As the second World War approached with the occupation of the Nazi Party, there was a noticeable decline in her photographic work which would have been considered degenerate art. Photographic materials would have become increasingly hard to obtain and Florence Henri returned to abstract painting until her death in the 1980s.
As was the case with many women artists of the early 20th century, her work was forgotten until renewed interest by feminist scholars resurrected it in the 1970s. She had her first solo exhibition in four decades in 1974, at which time a small portfolio of her work was also published. Since then she has been included in a number of solo exhibitions and many group exhibitions alongside the many talented women of her era.
In 1963 Henri moved to Bellival, Picardie, and gave up photography, turning instead to abstract painting.
Florence Henri died in Compiègne on July 24, 1982.

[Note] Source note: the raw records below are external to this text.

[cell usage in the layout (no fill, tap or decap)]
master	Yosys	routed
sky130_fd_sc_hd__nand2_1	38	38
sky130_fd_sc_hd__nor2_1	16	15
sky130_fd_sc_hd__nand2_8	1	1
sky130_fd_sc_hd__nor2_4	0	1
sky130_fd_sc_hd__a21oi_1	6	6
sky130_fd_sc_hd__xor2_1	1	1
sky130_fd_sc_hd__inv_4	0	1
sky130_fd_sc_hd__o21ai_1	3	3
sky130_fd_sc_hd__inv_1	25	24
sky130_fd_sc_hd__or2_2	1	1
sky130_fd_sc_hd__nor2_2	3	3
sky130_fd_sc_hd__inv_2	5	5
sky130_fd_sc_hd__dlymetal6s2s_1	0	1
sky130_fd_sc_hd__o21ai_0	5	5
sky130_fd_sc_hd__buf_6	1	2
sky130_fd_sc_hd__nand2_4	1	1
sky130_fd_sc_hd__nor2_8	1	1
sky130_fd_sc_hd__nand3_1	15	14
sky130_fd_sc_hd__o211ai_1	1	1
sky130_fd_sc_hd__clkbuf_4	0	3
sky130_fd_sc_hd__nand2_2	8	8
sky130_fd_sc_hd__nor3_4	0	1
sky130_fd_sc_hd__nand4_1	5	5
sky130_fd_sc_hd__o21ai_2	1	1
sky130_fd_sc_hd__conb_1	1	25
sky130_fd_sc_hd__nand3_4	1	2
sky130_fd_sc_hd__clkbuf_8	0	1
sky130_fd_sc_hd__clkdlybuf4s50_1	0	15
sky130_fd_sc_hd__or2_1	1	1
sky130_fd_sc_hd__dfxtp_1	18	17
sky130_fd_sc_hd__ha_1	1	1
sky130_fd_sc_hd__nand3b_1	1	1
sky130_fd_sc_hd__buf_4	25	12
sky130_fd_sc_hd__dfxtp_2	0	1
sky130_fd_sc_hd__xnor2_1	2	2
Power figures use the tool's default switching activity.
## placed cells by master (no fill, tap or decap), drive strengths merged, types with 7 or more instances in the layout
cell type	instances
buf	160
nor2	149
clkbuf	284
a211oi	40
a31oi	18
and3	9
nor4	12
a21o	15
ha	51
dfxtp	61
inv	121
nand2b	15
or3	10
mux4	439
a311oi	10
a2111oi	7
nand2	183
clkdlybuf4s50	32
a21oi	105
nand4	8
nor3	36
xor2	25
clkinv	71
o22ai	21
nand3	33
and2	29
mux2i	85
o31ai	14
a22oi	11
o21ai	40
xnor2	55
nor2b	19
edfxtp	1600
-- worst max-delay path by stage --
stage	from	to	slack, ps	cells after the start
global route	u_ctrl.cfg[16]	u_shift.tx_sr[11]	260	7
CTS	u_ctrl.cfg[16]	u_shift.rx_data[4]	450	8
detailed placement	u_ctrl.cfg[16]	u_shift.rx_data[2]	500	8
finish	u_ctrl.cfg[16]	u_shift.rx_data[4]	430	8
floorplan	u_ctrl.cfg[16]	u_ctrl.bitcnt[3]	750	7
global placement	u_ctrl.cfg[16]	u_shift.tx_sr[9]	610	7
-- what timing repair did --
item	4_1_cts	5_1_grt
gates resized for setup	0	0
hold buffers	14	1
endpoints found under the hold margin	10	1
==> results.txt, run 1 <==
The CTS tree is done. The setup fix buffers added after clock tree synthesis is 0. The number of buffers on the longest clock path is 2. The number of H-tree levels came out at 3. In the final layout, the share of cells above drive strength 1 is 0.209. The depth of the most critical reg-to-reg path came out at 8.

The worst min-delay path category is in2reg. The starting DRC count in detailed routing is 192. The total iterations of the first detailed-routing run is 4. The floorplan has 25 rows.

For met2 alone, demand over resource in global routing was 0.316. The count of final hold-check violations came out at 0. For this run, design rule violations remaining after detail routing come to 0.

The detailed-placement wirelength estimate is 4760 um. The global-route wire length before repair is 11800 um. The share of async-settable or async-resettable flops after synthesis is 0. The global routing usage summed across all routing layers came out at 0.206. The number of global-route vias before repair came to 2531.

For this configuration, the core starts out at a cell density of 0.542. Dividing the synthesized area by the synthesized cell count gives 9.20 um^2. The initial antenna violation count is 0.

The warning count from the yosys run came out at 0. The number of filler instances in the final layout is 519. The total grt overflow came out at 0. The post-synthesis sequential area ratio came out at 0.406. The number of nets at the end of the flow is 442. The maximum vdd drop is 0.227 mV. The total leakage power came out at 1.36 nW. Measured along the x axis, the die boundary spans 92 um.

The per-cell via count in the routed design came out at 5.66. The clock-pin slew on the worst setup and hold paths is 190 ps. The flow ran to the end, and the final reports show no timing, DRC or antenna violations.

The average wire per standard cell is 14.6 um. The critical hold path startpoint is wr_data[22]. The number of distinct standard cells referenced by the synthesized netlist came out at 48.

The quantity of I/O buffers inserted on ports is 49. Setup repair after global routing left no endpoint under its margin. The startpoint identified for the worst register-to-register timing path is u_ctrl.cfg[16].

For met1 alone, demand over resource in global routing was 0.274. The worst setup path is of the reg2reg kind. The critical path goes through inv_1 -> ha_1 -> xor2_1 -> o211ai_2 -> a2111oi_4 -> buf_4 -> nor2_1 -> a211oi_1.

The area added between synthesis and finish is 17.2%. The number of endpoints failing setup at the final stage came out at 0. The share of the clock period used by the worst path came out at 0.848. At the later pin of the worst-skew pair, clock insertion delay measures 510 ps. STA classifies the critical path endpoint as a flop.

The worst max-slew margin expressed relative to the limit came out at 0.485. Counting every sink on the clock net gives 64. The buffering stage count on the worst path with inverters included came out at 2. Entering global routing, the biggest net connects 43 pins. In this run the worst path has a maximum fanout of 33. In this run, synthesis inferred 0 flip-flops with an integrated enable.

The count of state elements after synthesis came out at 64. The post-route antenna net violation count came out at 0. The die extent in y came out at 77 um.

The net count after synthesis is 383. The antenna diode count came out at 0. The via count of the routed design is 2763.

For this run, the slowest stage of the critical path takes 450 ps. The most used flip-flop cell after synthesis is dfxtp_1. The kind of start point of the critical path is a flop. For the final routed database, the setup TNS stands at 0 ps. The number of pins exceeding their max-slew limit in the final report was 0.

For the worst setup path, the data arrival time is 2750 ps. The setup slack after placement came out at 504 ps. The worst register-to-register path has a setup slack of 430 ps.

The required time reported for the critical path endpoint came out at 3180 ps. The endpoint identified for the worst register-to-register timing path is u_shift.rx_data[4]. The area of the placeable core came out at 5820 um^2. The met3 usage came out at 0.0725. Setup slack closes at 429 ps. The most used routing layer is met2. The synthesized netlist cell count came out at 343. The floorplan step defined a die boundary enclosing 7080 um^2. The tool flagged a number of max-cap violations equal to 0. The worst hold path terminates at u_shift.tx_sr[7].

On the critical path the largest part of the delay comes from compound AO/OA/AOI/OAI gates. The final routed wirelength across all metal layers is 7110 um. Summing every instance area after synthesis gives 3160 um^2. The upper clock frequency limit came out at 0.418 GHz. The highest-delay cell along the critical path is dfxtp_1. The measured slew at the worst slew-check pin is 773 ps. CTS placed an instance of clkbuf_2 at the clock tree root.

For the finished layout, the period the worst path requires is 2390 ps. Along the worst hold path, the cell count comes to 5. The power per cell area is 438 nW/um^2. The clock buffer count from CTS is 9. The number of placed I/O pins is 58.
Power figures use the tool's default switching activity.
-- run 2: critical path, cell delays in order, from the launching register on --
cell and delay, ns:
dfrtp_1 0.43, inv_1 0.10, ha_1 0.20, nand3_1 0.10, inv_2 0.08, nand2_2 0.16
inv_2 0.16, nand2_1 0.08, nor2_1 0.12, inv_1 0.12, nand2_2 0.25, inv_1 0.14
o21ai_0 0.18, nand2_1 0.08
==> config.mk <==
export PLATFORM = sky130hd
export DESIGN_NAME = eth_tx_pinmap
export DESIGN_NICKNAME = d
export VERILOG_FILES = /design/src/rtl/eth_txmap_pkg.sv /design/src/rtl/txm_mode_latch.sv /design/src/rtl/txm_byte_serializer.sv /design/src/rtl/txm_code_stage.sv /design/src/rtl/txm_pin_encoder.sv /design/src/rtl/eth_tx_pinmap.sv
export SDC_FILE = /design/constraint.sdc
export NUM_CORES = 1
export LEC_CHECK = 0
export ABC_AREA = 1
export BUFFER_PORTS_ARGS = -buffer_cell sky130_fd_sc_hd__buf_4
export CELL_PAD_IN_SITES_DETAIL_PLACEMENT = 1
export CELL_PAD_IN_SITES_GLOBAL_PLACEMENT = 1
export CORE_MARGIN = 2
export CORE_UTILIZATION = 33
export CTS_BUF_LIST = sky130_fd_sc_hd__clkbuf_4
export CTS_CLUSTER_DIAMETER = 80
export DETAILED_ROUTE_END_ITERATION = 8
export MAX_ROUTING_LAYER = met4
export PLACE_DENSITY = 0.7
export SYNTH_ARGS = -nofsm -noshare
export SYNTH_HDL_FRONTEND = slang
export SYNTH_SLANG_ARGS = --single-unit
==> constraint.sdc <==
create_clock -name clk -period 1.7 [get_ports clk]
set_input_delay 0.34 -clock clk [delete_from_list [all_inputs] [get_ports clk]]
set_output_delay 0.34 -clock clk [all_outputs]
set_load 0.03 [all_outputs]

Henri’s manipulation of mirrors, prisms, and reflective objects to frame, isolate, double, and otherwise interact with her subjects--one of the most distinctive and adventurous features of her photographic work--often confounds viewers’ ability to distinguish between reality and reflection. Henri also experimented with photomontage, multiple exposures, photograms, and negative printing in her work, consistently constructing images that undermine the camera’s capacity for realism to create multifaceted, artificial, imagined spaces. The spatial and psychological ambiguity produced by Henri’s complex and disorienting compositions accounts not only for their status as virtuosic examples of the formal and technical experimentation of New Vision photography at the Bauhaus, but also for the currency of her work within discussions of Surrealism.
Quotations:
"What I want above all," Florence Henri said near the end of her long life, "is to compose the photograph as I do with painting. Volumes, lines, shadows and light have to obey my will and say what I want them to say. This happens under the strict control of composition, since I do not pretend to explain the world nor to explain my thoughts."
Personality
Florence Henri was bisexual and at times adopted a tomboyish, androgynous style.
Quotes from others about the person
“With Florence Henri’s photos, photographic practice enters a new phase, the scope of which would have been unimaginable before today.” - László Moholy-Nagy.
Connections
Florence Henri was never married and had no children.